You can't tell anything by looking at the graph. The graph of 1 / x^.99 looks almost the same as the graph of 1 / x^1.01 but one diverges and the other converges.

** There is very little difference in the rapidity with which 1/x^1.01 approaches zero and the rapidity of the approach of 1 / x^.99. You would never be able to tell by just looking at the partial sums which converges and which diverges. In fact just looking at partial sums you would expect both to converge, because they diverge so very slowly.

If you graph 1 / x^.99, 1 / x and 1 / x^1.01 you won't notice any significant difference between them. The first is a little higher and the last a little lower past x = 1. You will never tell by looking at the graphs that any of these functions either converge or diverge.

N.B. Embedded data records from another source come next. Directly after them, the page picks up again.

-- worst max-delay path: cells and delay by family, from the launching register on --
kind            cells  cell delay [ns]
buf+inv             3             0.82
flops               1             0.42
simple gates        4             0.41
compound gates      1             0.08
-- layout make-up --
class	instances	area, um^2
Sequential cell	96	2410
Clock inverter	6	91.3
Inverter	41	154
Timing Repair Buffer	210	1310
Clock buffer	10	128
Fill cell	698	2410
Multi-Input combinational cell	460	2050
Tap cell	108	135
--- config.mk ---
export PLATFORM = sky130hd
export DESIGN_NAME = uart_tx_fifo
export DESIGN_NICKNAME = d
export VERILOG_FILES = /design/src/rtl/uart_tx_fifo.sv
export SDC_FILE = /design/constraint.sdc
export NUM_CORES = 1
export LEC_CHECK = 0
export BUFFER_PORTS_ARGS = -buffer_cell sky130_fd_sc_hd__buf_2
export CAP_MARGIN = 20
export CELL_PAD_IN_SITES_DETAIL_PLACEMENT = 0
export CELL_PAD_IN_SITES_GLOBAL_PLACEMENT = 1
export CORE_ASPECT_RATIO = 1.2
export CORE_UTILIZATION = 52
export CTS_CLUSTER_SIZE = 30
export DETAILED_ROUTE_END_ITERATION = 8
export GPL_TIMING_DRIVEN = 0
export PLACE_DENSITY_LB_ADDON = 0.12
export SLEW_MARGIN = 5
export SYNTH_ARGS = -nofsm -noshare
export SYNTH_HDL_FRONTEND = slang
export SYNTH_SLANG_ARGS = --single-unit
--- constraint.sdc ---
create_clock -name sys_clk -period 4 [get_ports sys_clk]
set_input_delay 0.2 -clock sys_clk [delete_from_list [all_inputs] [get_ports sys_clk]]
set_output_delay 0.2 -clock sys_clk [all_outputs]
set_load 0.02 [all_outputs]
--- src/rtl/uart_tx_fifo.sv ---
`default_nettype none
// +----------------------------------------------------------------------------+
// | Module   : uart_tx_fifo                                                    |
// | Brief    : UART transmitter with baud divider, optional parity and an      |
// |            input FIFO; queued frames are sent back-to-back.                |
// | Revision : 1.0                                                             |
// +----------------------------------------------------------------------------+
module uart_tx_fifo #(
    parameter int CLK_DIV    = 64,
    parameter int DATA_BITS  = 8,
    parameter int PARITY     = 0,
    parameter int STOP_BITS  = 1,
    parameter int FIFO_DEPTH = 4
) (
    input  logic                          sys_clk,
    input  logic                          rst_n,
    input  logic                          tx_valid,
    input  logic [DATA_BITS-1:0]          tx_data_i,
    output logic                          tx_ready,
    output logic                          txd,
    output logic                          tx_idle,
    output logic                          tx_bits_ok,
    output logic [$clog2(FIFO_DEPTH):0]   fifo_count
);

    localparam int c_aw = $clog2(FIFO_DEPTH);
    localparam int c_bw = (CLK_DIV > 1) ? $clog2(CLK_DIV) : 1;

    localparam logic [c_bw-1:0] c_baud_last = c_bw'(CLK_DIV - 1);
    localparam logic [c_bw-1:0] c_baud_pre  = c_bw'(CLK_DIV - 2);
    localparam logic [3:0]      c_data_last = 4'(DATA_BITS - 1);
    localparam logic [3:0]      c_stop_last = 4'(STOP_BITS - 1);

    typedef enum logic [2:0] {
        S_IDLE   = 3'd0,
        S_START  = 3'd1,
        S_DATA   = 3'd2,
        S_PARITY = 3'd3,
        S_STOP   = 3'd4
    } state_t;

    // ------------------------------------------------------------------
    // Input FIFO
    // ------------------------------------------------------------------
    logic [DATA_BITS-1:0] r_mem [FIFO_DEPTH];
    logic [c_aw:0]        r_wr_ptr;
    logic [c_aw:0]        r_rd_ptr;

    logic                 w_full;
    logic                 w_empty;
    logic                 w_push;
    logic                 w_pop;
    logic [DATA_BITS-1:0] w_head;

    assign w_empty    = (r_wr_ptr == r_rd_ptr);
    assign w_full     = (r_wr_ptr[c_aw] != r_rd_ptr[c_aw]) &&
                        (r_wr_ptr[c_aw-1:0] == r_rd_ptr[c_aw-1:0]);
    assign w_push     = tx_valid && !w_full;
    assign w_head     = r_mem[r_rd_ptr[c_aw-1:0]];
    assign fifo_count = r_wr_ptr - r_rd_ptr;
    assign tx_ready   = !w_full;

    // Storage is not reset; the pointers alone define what is queued.
    always_ff @(posedge sys_clk) begin
        if (w_push) begin
            r_mem[r_wr_ptr[c_aw-1:0]] <= tx_data_i;
        end
    end

    always_ff @(posedge sys_clk) begin
        if (!rst_n) begin
            r_wr_ptr <= '0;
            r_rd_ptr <= '0;
        end else begin
            if (w_push) begin
                r_wr_ptr <= r_wr_ptr + 1'b1;
            end
            if (w_pop) begin
                r_rd_ptr <= r_rd_ptr + 1'b1;
            end
        end
    end

    // ------------------------------------------------------------------
    // Transmit FSM
    // ------------------------------------------------------------------
    state_t               r_state;
    logic [c_bw-1:0]      r_baud;
    logic [3:0]           r_bit;
    logic [DATA_BITS-1:0] r_shift;
    logic                 r_par;
    logic                 r_txd;
    logic                 r_bits_ok;

    logic                 w_baud_end;
    logic                 w_stop_last;
    logic                 w_par_bit;

    assign w_baud_end  = (r_baud == c_baud_last);
    assign w_stop_last = (r_bit == c_stop_last);
    assign w_par_bit   = (PARITY == 1) ? ~r_par : r_par;

    // A pop happens from IDLE or exactly at the end of the final stop bit.
    assign w_pop = !w_empty &&
                   ((r_state == S_IDLE) ||
                    ((r_state == S_STOP) && w_baud_end && w_stop_last));

    always_ff @(posedge sys_clk) begin
        if (!rst_n) begin
            r_state   <= S_IDLE;
            r_baud    <= '0;
            r_bit     <= '0;
            r_shift   <= '0;
            r_par     <= 1'b0;
            r_txd     <= 1'b1;
            r_bits_ok <= 1'b0;
        end else begin
            r_bits_ok <= 1'b0;
            if (r_state != S_IDLE) begin
                r_baud <= w_baud_end ? '0 : r_baud + 1'b1;
            end

            case (r_state)
                S_IDLE: begin
                    r_txd <= 1'b1;
                end

                S_START: begin
                    if (w_baud_end) begin
                        r_txd   <= r_shift[0];
                        r_shift <= r_shift >> 1;
                        r_state <= S_DATA;
                    end
                end

                S_DATA: begin
                    if (w_baud_end) begin
                        if (r_bit == c_data_last) begin
                            r_bit <= '0;
                            if (PARITY != 0) begin
                                r_txd   <= w_par_bit;
                                r_state <= S_PARITY;
                            end else begin
                                r_txd   <= 1'b1;
                                r_state <= S_STOP;
                            end
                        end else begin
                            r_bit   <= r_bit + 1'b1;
                            r_txd   <= r_shift[0];
                            r_shift <= r_shift >> 1;
                        end
                    end
                end

                S_PARITY: begin
                    if (w_baud_end) begin
                        r_txd   <= 1'b1;
                        r_state <= S_STOP;
                    end
                end

                S_STOP: begin
                    // Registered pulse lands on the final cycle of the last stop bit.
                    if (w_stop_last && (r_baud == c_baud_pre)) begin
                        r_bits_ok <= 1'b1;
                    end
                    if (w_baud_end) begin
                        if (w_stop_last) begin
                            r_bit   <= '0;
                            r_txd   <= 1'b1;
                            r_state <= S_IDLE;
                        end else begin
                            r_bit <= r_bit + 1'b1;
                        end
                    end
                end

                default: begin
                    r_txd   <= 1'b1;
                    r_state <= S_IDLE;
                end
            endcase

            // Loading a new frame overrides whatever the state above chose.
            if (w_pop) begin
                r_shift <= w_head;
                r_par   <= ^w_head;
                r_baud  <= '0;
                r_bit   <= '0;
                r_txd   <= 1'b0;
                r_state <= S_START;
            end
        end
    end

    assign txd        = r_txd;
    assign tx_bits_ok = r_bits_ok;
    assign tx_idle    = (r_state == S_IDLE) && w_empty;

endmodule
`default_nettype wire

==> flow_summary.toml <==
[timing]
rsz0062_at_grt = "false"
setup_viol = 0
timing.final.crit_share = 0.562
fin_tns_setup_ns = 0
fin_skew_ns = 0.00968
fin_ws_ns = 1.75
finalCriticalPeriod_ns = 2.25
worst_pin_slew_ns = 0.652
max_freq_ghz = 0.445
slew_violations = 0
slew_headroom = 0.563
final-hold-violation-count = 0

[final_layout]
antenna_cells = 0
final_common_cell = "edfxtp_1"
fin_nets = 295
drive_above_1_share = 0.206
final_util = 0.612
multiInputGateArea_um2 = 1190
syn2layout_area_growth_pct = 13.1
final_cell_mix = "edfxtp_1, dfxtp_1, buf_2"
ff_latch_area_um2 = 1580
fill_cells = 461

[route]
drtPass1Iterations = 4
vias = 1980
wire_per_inst_um = 15.7
routed_wl_mm = 5.32
via_per_inst = 5.84
drt_iter0_drc = 75
remaining_drc_errors = 0
final_antenna_net_count = 0

[floorplanning]
rows = 29
io_pins = 18
core_area_um2 = 5330
start_util = 0.541
die_width_um = 70
die_y_um = 83.6
dieArea_um2 = 5850

[critical_path]
cp_top_family = "buffers and inverters"
crit_type = "reg2out"
cp-end-kind = "output port"
worstPathArrival_ns = 2.05
max_stage_delay_ns = 0.40
critPathBufInv = 4
critPathLaunch = "r_wr_ptr[0]"
cp.depth = 7
cp_slowest_cell = "dfxtp_1"
rr_startpoint = "r_bit[0]"
cp_cell_sequence = "inv_1, ha_1, and3_1, buf_2, buf_2, and2_1, buf_2"
path_max_fanout = 10
cpMostUsedCell = "buf_2"
cp_data_required_time_ns = 3.80
reg2reg_depth = 7
crit_path_start_kind = "register"

[run_status]
status = "finished, final reports clean"

[flow_run]
maxCapViolCount = 0

[cts]
clock-root-buffer = "clkbuf_8"
clk_latency_ns = 0.33
cts_max_path_buffers = 2
cts_resized = 0
numCtsBuffers = 9
hold_buffers = 0
clk_pin_slew_ns = 0.07
cts_setup_buffers = 0
htree_num_levels = 3
tritoncts_num_sinks = 63
cts_tree = "built"

[yosys]
ys.flop_type = "edfxtp_1"
synthesis.area_um2 = 2890
syn_inst = 245
async_flop_share = 0
yosys_warnings = 0
synth_seq_cells = 63
synth_nets = 268
synth_cell_type_count = 50
syn_avg_cell_area_um2 = 11.8
synth_edf_count = 32
ys_seq_area_frac = 0.548

[grt]
grt_max_degree = 13
antenna_found_initial = 0
overflow = 0
grt_pass1_wl_mm = 8.93
grt_pass1_vias = 1862
grt.total_usage = 0.199

[place]
dp_hpwl_mm = 3.70
dp_slack_ns = 1.91
portBuffers = 16
routabilityCongestion = 0.743

[power_and_ir_drop]
finalPower_mw = 2.00
sw_frac_of_total = 0.326
switchingPower_uw = 652
ir_drop_mv = 0.356
seq_power_share = 0.399
power_density_nw_per_um2 = 614
p_clk_frac = 0.302
internal_power_mw = 1.35
pwr-share-comb = 0.299
p_leak_nw = 1.16

[worst_hold_path]
hold_start = "tx_data_i[3]"
worstHoldPathCells = 1
hold_class = "in2reg"
[power groups by stage]
stage / logic [mW] / clock network (mW) / registers (mW)
2_1_floorplan: 0.457 / 0 / 0.809
3_3_place_gp: 0.607 / 0 / 0.812
3_5_place_dp: 0.605 / 0 / 0.814
4_1_cts: 0.607 / 0.613 / 0.799
5_1_grt: 0.671 / 0.634 / 0.808
6_report: 0.599 / 0.605 / 0.798
[cell families (layout without fill, tap and decap cells)]
| logic type | after synthesis | in the layout | synth area share |
|---|---|---|---|
| buffers and inverters | 27 | 59 | 0.0386 |
| AND/OR/NAND/NOR | 76 | 76 | 0.144 |
| adder cells (fa/ha/maj) | 12 | 12 | 0.0546 |
| AO/OA/AOI/OAI | 48 | 48 | 0.118 |
| XOR/XNOR | 9 | 9 | 0.0273 |
| multiplexers | 10 | 10 | 0.0694 |
| flip-flops | 63 | 63 | 0.548 |
[per-stage QoR]
step | hold WS [ns] | cells | instance area [um^2]
2_1_floorplan | 0.299 | 245 | 2890
3_3_place_gp | 0.412 | 323 | 3040
3_5_place_dp | 0.416 | 323 | 3040
6_report | 0.0796 | 339 | 3260
4_1_cts | 0.0701 | 339 | 3260
5_1_grt | 0.0651 | 339 | 3260
[cell type report]
| type | count | area share |
|---|---|---|
| multi-input combinational | 155 | 0.366 |
| clock inverter | 7 | 0.0292 |
| clock buffer | 9 | 0.0380 |
| timing repair buffer | 16 | 0.0245 |
| buffer | 13 | 0.0180 |
| tap | 62 | 0.0238 |
| inverter | 14 | 0.0161 |
| sequential | 63 | 0.485 |
[worst paths after layout]
check	end	slack [ns]
max	tx_idle	1.75
max reg2reg	r_shift[4]	1.91
min	r_mem[1][3]	0.08
min reg2reg	r_shift[1]	0.49
[flip-flops by register name, summed over array words and instances, names as in the netlist, named ones only]
name        count
r_bit           4
tx_bits_ok      1
r_state         3
r_shift         8
r_mem          32
txd             1
r_wr_ptr        3
r_rd_ptr        3
r_baud          6
[per-layer routing]
metal	GRT usage	up-vias	wire length (um)
met3	0.0568	12	215
met2	0.316	44	2600
met4	0.0836	0	108
li1	-	967	-
met5	0	-	0
met1	0.252	957	2390
[synth_stat cells, types with 8 or more instances]
| library cell | count | area [um^2] |
|---|---|---|
| a21oi_1 | 9 | 45.0 |
| a311oi_1 | 9 | 78.8 |
| buf_2 | 8 | 40.0 |
| dfxtp_1 | 31 | 621 |
| edfxtp_1 | 32 | 961 |
| ha_1 | 11 | 138 |
| inv_1 | 14 | 52.6 |
| mux4_2 | 8 | 180 |
| nand2_1 | 11 | 41.3 |
| nand3_1 | 12 | 60.1 |
| nor2_1 | 18 | 67.6 |
| o21ai_0 | 13 | 65.1 |
(Power assumes the default switching activity.)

However if you find the antiderivatives you can tell pretty easily. The antiderivatives are 100 x^.01, ln(x) and -100 x^-.01.

On the interval from, say, x = 1 to infinity, the first antiderivative 100 x^.01 will be nice and finite at x = 1, but as x -> infinity is .01 power will also go to infinity. This is because for any N, no matter how great, we can find a solution to 100 x^.01 = N: the solution is x = (N / 100) ^ 100. For this value of x and for every greater value of x, 100 x^.01 will exceed N. The antiderivative function grows without bound as x -> infinity. Thus the integral of 1 / x^.99 diverges.

On this same interval, the second antiderivative ln(x) is 0 when x = 0, but as x -> infinity its value also approaches infinity. This is because for any N, no matter how large, ln(x) > N when x > e^N. This shows that there is no upper bound on the natural log, and since the natural log is the antiderivative of 1 / x this integral diverges.

On the same interval the third antiderivative -100 x^-.01 behaves very much differently. At x = 1 this function is finite but negative, taking the value -100. As x -> infinity the negative power makes x-.01 = 1 / x^.01 approach 0, since as we solve before the denominator x^.01 approaches infinity. Those if we integrate this function from x = 1 to larger and larger values of x, say from x = 1 to x = b with b -> infinity, we will get F(b) - F(1) = -100 / b^.01 - (-100 / 1) = -100 / b^.01 + 100. The first term approaches 0 and b approaches infinity and in the limit we have only the value 100. This integral therefore converges to 100.

We could look at the same functions evaluated on the finite interval from 0 to 1. None of the functions is defined at x = 0 so the lower limit of our integral has to be regarded as a number which approaches 0. The first function gives us no problem, since its antiderivative 100 x^.01 remains finite over the entire interval [0, 1], and we find that the integral will be 100. The other two functions, however, have antiderivatives ln(x) and -100 x^-.01 which are not only undefined at x = 0 but which both approach -infinity as x -> 0. This causes their integrals to diverge.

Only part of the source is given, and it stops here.